Problem details:
Go through each line of the records below and count those with the word "path"; give only the total.
##### Data #####
<file path="src/hw/rtl/tbit_pkg.sv">
// Shared types and constants for the time base and interval timers block.
// No dependencies; imported by tbit_divider and the top level of the block.
`default_nettype none

package tbit_pkg;

    // input item function codes
    localparam logic [2:0] FUNC_ADVANCE    = 3'd0;
    localparam logic [2:0] FUNC_WRITE_PIT  = 3'd1;
    localparam logic [2:0] FUNC_WRITE_STAT = 3'd2;
    localparam logic [2:0] FUNC_WRITE_TBL  = 3'd3;
    localparam logic [2:0] FUNC_WRITE_TBU  = 3'd4;

    // configuration register indexes
    localparam logic [2:0] CFG_PIT_IRQ_EN  = 3'd0;
    localparam logic [2:0] CFG_FIT_IRQ_EN  = 3'd1;
    localparam logic [2:0] CFG_AUTO_RELOAD = 3'd2;
    localparam logic [2:0] CFG_FIT_PERIOD  = 3'd3;

    // watched time base bit = FIT_BASE_BIT + 4 * period select
    localparam logic [4:0] FIT_BASE_BIT = 5'd8;

    localparam int DIV_W = 32;
    localparam int DIV_CNT_W = $clog2(DIV_W);

    typedef enum logic [1:0] {
        ST_IDLE,
        ST_CALC,
        ST_DIV,
        ST_FINISH
    } state_t;

    typedef struct packed {
        logic start;
    } div_ctrl_t;

    typedef struct packed {
        logic busy;
        logic done;
    } div_stat_t;

endpackage

`default_nettype wire

</file>
<file path="src/hw/rtl/tbit_divider.sv">
// Serial restoring divider, one quotient bit per cycle, remainder only.
// Depends on tbit_pkg.
`default_nettype none

module tbit_divider (
    input  wire logic                     aclk,
    input  wire logic                     aresetn,
    input  wire tbit_pkg::div_ctrl_t      ctrl,
    input  wire logic [tbit_pkg::DIV_W-1:0] dividend,
    input  wire logic [tbit_pkg::DIV_W-1:0] divisor,
    output tbit_pkg::div_stat_t           stat,
    output logic [tbit_pkg::DIV_W-1:0]    remainder
);
    import tbit_pkg::*;

    logic [DIV_W-1:0]     dvd_reg;
    logic [DIV_W-1:0]     dsr_reg;
    logic [DIV_W-1:0]     rem_reg;
    logic [DIV_W-1:0]     rem_next;
    logic [DIV_CNT_W-1:0] cnt_reg;
    logic                 busy_reg;
    logic                 done_reg;
    logic [DIV_W:0]       trial;
    logic [DIV_W:0]       diff;

    always_comb begin
        trial = {rem_reg, dvd_reg[DIV_W-1]};
        diff  = trial - {1'b0, dsr_reg};
        if (!diff[DIV_W]) begin
            rem_next = diff[DIV_W-1:0];
        end else begin
            rem_next = trial[DIV_W-1:0];
        end
    end

    always_ff @(posedge aclk) begin
        if (!aresetn) begin
            busy_reg <= 1'b0;
            done_reg <= 1'b0;
        end else begin
            done_reg <= 1'b0;
            if (ctrl.start) begin
                busy_reg <= 1'b1;
            end else if (busy_reg && cnt_reg == '0) begin
                busy_reg <= 1'b0;
                done_reg <= 1'b1;
            end
        end
    end

    always_ff @(posedge aclk) begin
        if (ctrl.start) begin
            dvd_reg <= dividend;
            dsr_reg <= divisor;
            rem_reg <= '0;
            cnt_reg <= DIV_CNT_W'(DIV_W - 1);
        end else if (busy_reg) begin
            dvd_reg <= {dvd_reg[DIV_W-2:0], 1'b0};
            rem_reg <= rem_next;
            cnt_reg <= cnt_reg - 1'b1;
        end
    end

    assign stat.busy = busy_reg;
    assign stat.done = done_reg;
    assign remainder = rem_reg;

endmodule

`default_nettype wire

</file>
<file path="src/hw/rtl/time_base_interval_timers_top.sv">
// Top level: time base, interval timers, sequencer and result register.
// Depends on tbit_pkg and tbit_divider.
//
//  channel | ports                                   | dir
//  s_      | s_valid s_ready s_func s_tick_count ... | in
//  m_      | m_valid m_ready m_time_base_now ...     | out
//  cfg_    | cfg_valid cfg_ready cfg_index cfg_data  | in
//
// Writes and advances without reload go through capture, update and result
// load. An advance that expires the timer with auto reload runs the 32-step
// serial divider for the overshoot modulo. One item at a time; s_ready is
// low until the result is loaded into the output register. A stalled result
// holds there while the next item is taken. Reset is synchronous and needs
// no clearing pass.
`default_nettype none

module time_base_interval_timers_top (
    input  wire logic        aclk,
    input  wire logic        aresetn,
    input  wire logic        s_valid,
    output logic             s_ready,
    input  wire logic [2:0]  s_func,
    input  wire logic [31:0] s_tick_count,
    input  wire logic [31:0] s_write_value,
    output logic             m_valid,
    input  wire logic        m_ready,
    output logic [63:0]      m_time_base_now,
    output logic [31:0]      m_pit_count_now,
    output logic             m_pit_status_now,
    output logic             m_fit_status_now,
    output logic             m_pit_irq,
    output logic             m_fit_irq,
    input  wire logic        cfg_valid,
    output logic             cfg_ready,
    input  wire logic [2:0]  cfg_index,
    input  wire logic [31:0] cfg_data
);
    import tbit_pkg::*;

    state_t      state_reg, state_next;

    logic        pit_irq_en_reg;
    logic        fit_irq_en_reg;
    logic        auto_reload_reg;
    logic [1:0]  fit_sel_reg;

    logic [63:0] time_base_reg;
    logic [31:0] pit_counter_reg;
    logic [31:0] pit_reload_reg;
    logic        pit_status_reg;
    logic        fit_status_reg;

    logic [2:0]  func_reg;
    logic [31:0] tick_reg;
    logic [31:0] wval_reg;

    logic        m_valid_reg;
    logic        out_free;
    logic        load_out;

    logic [63:0] tb_sum;
    logic [31:0] over;
    logic        expire;
    logic        need_div;
    logic [4:0]  fit_idx;
    logic        fit_rise;

    div_ctrl_t   div_ctrl;
    div_stat_t   div_stat;
    logic [31:0] div_rem;

    tbit_divider u_div (
        .aclk      (aclk),
        .aresetn   (aresetn),
        .ctrl      (div_ctrl),
        .dividend  (over),
        .divisor   (pit_reload_reg),
        .stat      (div_stat),
        .remainder (div_rem)
    );

    always_comb begin
        tb_sum   = time_base_reg + {32'd0, tick_reg};
        over     = tick_reg - pit_counter_reg;
        expire   = (pit_counter_reg != '0) && (tick_reg >= pit_counter_reg);
        need_div = (func_reg == FUNC_ADVANCE) && expire && auto_reload_reg
                   && (pit_reload_reg != '0);
        fit_idx  = FIT_BASE_BIT + {1'b0, fit_sel_reg, 2'b00};
        fit_rise = !time_base_reg[fit_idx] && tb_sum[fit_idx];
        out_free = !m_valid_reg || m_ready;
    end

    always_ff @(posedge aclk) begin
        if (!aresetn) begin
            state_reg <= ST_IDLE;
        end else begin
            state_reg <= state_next;
        end
    end

    always_comb begin
        state_next     = state_reg;
        s_ready        = 1'b0;
        div_ctrl.start = 1'b0;
        load_out       = 1'b0;
        unique case (state_reg)
            ST_IDLE: begin
                s_ready = 1'b1;
                if (s_valid) begin
                    state_next = ST_CALC;
                end
            end
            ST_CALC: begin
                if (need_div) begin
                    div_ctrl.start = 1'b1;
                    state_next     = ST_DIV;
                end else begin
                    state_next = ST_FINISH;
                end
            end
            ST_DIV: begin
                if (div_stat.done) begin
                    state_next = ST_FINISH;
                end
            end
            ST_FINISH: begin
                if (out_free) begin
                    load_out   = 1'b1;
                    state_next = ST_IDLE;
                end
            end
            default: state_next = ST_IDLE;
        endcase
    end

    always_ff @(posedge aclk) begin
        if (s_valid && s_ready) begin
            func_reg <= s_func;
            tick_reg <= s_tick_count;
            wval_reg <= s_write_value;
        end
    end

    // timer state
    always_ff @(posedge aclk) begin
        if (!aresetn) begin
            time_base_reg   <= '0;
            pit_counter_reg <= '0;
            pit_reload_reg  <= '0;
            pit_status_reg  <= 1'b0;
            fit_status_reg  <= 1'b0;
        end else if (state_reg == ST_CALC) begin
            case (func_reg)
                FUNC_ADVANCE: begin
                    time_base_reg <= tb_sum;
                    if (expire) begin
                        pit_status_reg <= 1'b1;
                        if (!need_div) begin
                            pit_counter_reg <= '0;
                        end
                    end else if (pit_counter_reg != '0) begin
                        pit_counter_reg <= pit_counter_reg - tick_reg;
                    end
                    if (fit_rise) begin
                        fit_status_reg <= 1'b1;
                    end
                end
                FUNC_WRITE_PIT: begin
                    pit_counter_reg <= wval_reg;
                    pit_reload_reg  <= wval_reg;
                end
                FUNC_WRITE_STAT: begin
                    pit_status_reg <= wval_reg[0];
                    fit_status_reg <= wval_reg[1];
                end
                FUNC_WRITE_TBL: time_base_reg[31:0]  <= wval_reg;
                FUNC_WRITE_TBU: time_base_reg[63:32] <= wval_reg;
                default: ;
            endcase
        end else if (state_reg == ST_DIV && div_stat.done) begin
            pit_counter_reg <= pit_reload_reg - div_rem;
        end
    end

    // configuration registers
    assign cfg_ready = 1'b1;

    always_ff @(posedge aclk) begin
        if (!aresetn) begin
            pit_irq_en_reg  <= 1'b0;
            fit_irq_en_reg  <= 1'b0;
            auto_reload_reg <= 1'b0;
            fit_sel_reg     <= 2'd0;
        end else if (cfg_valid && cfg_ready) begin
            unique case (cfg_index)
                CFG_PIT_IRQ_EN:  pit_irq_en_reg  <= cfg_data[0];
                CFG_FIT_IRQ_EN:  fit_irq_en_reg  <= cfg_data[0];
                CFG_AUTO_RELOAD: auto_reload_reg <= cfg_data[0];
                CFG_FIT_PERIOD:  fit_sel_reg     <= cfg_data[1:0];
                default: ;
            endcase
        end
    end

    // result register
    always_ff @(posedge aclk) begin
        if (!aresetn) begin
            m_valid_reg <= 1'b0;
        end else if (load_out) begin
            m_valid_reg <= 1'b1;
        end else if (m_ready) begin
            m_valid_reg <= 1'b0;
        end
    end

    always_ff @(posedge aclk) begin
        if (load_out) begin
            m_time_base_now  <= time_base_reg;
            m_pit_count_now  <= pit_counter_reg;
            m_pit_status_now <= pit_status_reg;
            m_fit_status_now <= fit_status_reg;
            m_pit_irq        <= pit_status_reg & pit_irq_en_reg;
            m_fit_irq        <= fit_status_reg & fit_irq_en_reg;
        end
    end

    assign m_valid = m_valid_reg;

endmodule

`default_nettype wire

</file>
#####
Response for this exercise:
3